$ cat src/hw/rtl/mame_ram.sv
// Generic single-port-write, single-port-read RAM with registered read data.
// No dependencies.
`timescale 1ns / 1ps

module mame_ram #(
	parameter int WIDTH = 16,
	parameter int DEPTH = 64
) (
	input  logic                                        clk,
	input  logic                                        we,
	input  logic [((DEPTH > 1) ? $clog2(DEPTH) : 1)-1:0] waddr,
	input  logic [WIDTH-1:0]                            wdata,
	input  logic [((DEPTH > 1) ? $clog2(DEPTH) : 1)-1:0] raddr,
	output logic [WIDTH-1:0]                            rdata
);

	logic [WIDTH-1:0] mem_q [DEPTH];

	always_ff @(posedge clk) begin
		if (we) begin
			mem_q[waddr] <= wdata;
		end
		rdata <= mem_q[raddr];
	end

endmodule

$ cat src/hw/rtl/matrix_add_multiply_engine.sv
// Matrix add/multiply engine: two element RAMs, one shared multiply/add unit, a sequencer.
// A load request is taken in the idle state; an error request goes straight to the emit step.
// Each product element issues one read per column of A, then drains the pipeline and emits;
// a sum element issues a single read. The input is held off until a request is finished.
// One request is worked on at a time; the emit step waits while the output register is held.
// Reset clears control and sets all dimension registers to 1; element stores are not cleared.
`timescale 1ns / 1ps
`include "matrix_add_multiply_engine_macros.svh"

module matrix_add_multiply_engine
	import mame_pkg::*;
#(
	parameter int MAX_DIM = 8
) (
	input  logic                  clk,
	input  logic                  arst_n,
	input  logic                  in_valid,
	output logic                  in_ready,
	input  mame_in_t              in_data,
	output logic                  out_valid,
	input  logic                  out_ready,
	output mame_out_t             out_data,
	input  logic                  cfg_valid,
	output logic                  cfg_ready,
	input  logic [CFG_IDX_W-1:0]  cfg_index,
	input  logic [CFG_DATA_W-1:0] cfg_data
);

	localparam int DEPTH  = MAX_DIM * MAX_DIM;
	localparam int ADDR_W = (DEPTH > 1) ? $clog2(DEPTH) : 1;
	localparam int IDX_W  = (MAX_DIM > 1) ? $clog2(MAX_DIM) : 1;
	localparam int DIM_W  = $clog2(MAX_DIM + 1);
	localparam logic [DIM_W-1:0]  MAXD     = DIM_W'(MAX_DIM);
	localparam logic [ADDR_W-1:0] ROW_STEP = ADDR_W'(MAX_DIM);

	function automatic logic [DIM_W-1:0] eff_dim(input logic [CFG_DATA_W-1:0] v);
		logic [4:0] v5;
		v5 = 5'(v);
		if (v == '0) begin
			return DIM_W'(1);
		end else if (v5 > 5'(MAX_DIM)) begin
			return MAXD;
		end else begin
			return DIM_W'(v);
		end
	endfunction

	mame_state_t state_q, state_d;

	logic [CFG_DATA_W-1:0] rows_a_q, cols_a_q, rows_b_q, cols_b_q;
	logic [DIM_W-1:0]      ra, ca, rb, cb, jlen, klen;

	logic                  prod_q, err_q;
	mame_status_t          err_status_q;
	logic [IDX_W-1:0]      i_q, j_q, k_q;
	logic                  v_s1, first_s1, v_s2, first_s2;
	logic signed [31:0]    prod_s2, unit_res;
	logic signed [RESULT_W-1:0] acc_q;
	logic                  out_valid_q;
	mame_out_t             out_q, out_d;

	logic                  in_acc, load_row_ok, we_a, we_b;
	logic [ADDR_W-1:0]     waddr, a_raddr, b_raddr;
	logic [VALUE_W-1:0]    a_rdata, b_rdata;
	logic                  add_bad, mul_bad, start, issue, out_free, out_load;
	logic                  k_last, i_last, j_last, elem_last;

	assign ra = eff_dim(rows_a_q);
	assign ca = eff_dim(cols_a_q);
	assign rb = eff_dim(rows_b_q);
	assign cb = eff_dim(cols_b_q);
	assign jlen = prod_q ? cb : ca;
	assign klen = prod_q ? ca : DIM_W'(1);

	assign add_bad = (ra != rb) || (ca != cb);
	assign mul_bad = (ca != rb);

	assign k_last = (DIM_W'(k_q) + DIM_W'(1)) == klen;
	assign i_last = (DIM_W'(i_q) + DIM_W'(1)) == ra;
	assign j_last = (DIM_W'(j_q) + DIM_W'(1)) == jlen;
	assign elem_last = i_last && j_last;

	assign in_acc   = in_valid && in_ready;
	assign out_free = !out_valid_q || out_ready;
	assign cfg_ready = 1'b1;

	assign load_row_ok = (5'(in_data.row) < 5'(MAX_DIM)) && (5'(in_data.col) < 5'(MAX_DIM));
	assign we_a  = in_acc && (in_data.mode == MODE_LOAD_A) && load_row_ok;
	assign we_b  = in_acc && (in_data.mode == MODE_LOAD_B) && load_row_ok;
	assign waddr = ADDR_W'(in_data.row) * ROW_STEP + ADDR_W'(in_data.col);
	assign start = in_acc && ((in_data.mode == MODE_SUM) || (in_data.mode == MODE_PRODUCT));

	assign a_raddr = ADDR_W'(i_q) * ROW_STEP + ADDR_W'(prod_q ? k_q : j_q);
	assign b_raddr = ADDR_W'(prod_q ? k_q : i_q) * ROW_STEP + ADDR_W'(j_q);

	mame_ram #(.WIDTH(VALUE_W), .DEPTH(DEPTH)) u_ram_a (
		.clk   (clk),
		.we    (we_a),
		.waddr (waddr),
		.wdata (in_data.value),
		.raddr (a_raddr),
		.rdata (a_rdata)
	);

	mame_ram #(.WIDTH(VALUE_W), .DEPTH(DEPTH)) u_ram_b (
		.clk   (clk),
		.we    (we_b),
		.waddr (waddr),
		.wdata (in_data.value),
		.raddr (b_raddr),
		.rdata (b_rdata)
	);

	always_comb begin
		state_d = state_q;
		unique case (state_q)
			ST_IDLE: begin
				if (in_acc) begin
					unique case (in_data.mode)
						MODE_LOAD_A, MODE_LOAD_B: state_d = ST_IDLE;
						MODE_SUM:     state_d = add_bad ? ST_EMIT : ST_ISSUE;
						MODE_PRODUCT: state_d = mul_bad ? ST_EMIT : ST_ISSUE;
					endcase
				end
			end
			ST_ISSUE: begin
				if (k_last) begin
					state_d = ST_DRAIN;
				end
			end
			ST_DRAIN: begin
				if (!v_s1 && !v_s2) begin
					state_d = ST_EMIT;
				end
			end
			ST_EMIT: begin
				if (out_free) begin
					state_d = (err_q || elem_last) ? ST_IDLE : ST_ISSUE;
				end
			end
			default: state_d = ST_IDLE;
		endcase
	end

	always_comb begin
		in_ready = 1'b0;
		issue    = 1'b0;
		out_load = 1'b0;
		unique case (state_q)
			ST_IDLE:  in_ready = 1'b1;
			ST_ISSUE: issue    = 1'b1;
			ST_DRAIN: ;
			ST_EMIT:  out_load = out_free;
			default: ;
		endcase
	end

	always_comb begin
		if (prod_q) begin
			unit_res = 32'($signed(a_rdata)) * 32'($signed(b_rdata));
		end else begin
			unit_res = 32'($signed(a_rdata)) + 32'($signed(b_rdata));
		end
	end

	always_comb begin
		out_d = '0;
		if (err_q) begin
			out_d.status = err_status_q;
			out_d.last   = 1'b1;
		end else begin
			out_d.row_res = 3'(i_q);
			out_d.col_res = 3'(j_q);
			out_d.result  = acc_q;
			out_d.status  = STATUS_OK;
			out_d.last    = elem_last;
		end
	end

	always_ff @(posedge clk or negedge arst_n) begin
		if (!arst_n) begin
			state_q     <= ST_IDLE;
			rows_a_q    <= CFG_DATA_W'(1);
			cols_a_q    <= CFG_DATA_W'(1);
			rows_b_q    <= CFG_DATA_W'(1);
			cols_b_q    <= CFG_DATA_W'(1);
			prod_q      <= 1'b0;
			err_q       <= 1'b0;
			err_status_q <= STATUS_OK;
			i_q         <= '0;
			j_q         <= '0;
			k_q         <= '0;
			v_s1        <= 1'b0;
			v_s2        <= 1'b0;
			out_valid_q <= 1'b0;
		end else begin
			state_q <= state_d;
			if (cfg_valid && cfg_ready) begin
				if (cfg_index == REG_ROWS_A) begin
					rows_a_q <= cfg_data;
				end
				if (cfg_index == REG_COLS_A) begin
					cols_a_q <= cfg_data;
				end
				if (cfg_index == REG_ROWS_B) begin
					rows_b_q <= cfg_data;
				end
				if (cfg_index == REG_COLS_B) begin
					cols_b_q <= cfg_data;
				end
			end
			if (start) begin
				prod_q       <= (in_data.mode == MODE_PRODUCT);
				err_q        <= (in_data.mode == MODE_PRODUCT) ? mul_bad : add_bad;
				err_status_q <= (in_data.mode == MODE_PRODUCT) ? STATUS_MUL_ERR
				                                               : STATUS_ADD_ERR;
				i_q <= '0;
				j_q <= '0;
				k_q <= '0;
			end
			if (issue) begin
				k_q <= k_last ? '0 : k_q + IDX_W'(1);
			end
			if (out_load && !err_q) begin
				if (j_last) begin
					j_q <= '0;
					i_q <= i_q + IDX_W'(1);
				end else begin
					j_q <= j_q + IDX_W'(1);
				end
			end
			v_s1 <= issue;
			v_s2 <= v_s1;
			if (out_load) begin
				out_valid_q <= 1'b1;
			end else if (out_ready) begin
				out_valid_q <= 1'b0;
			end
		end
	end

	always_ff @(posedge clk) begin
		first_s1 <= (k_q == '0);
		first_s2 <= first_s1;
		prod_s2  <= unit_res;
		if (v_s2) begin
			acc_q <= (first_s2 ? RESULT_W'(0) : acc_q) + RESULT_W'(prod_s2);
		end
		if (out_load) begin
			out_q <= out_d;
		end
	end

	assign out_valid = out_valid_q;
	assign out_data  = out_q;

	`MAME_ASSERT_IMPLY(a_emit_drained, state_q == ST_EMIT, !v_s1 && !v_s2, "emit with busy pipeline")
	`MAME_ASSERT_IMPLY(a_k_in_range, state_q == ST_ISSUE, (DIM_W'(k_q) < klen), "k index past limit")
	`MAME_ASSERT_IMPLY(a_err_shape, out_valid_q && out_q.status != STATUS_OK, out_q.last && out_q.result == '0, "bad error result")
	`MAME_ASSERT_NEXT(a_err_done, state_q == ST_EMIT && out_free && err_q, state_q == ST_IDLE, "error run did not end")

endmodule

▶ _How to complete this task_: Take each line of the material that contains the word "MAXD" and list it.

▶ _Response to the exercise_:
	localparam logic [DIM_W-1:0]  MAXD     = DIM_W'(MAX_DIM);
			return MAXD;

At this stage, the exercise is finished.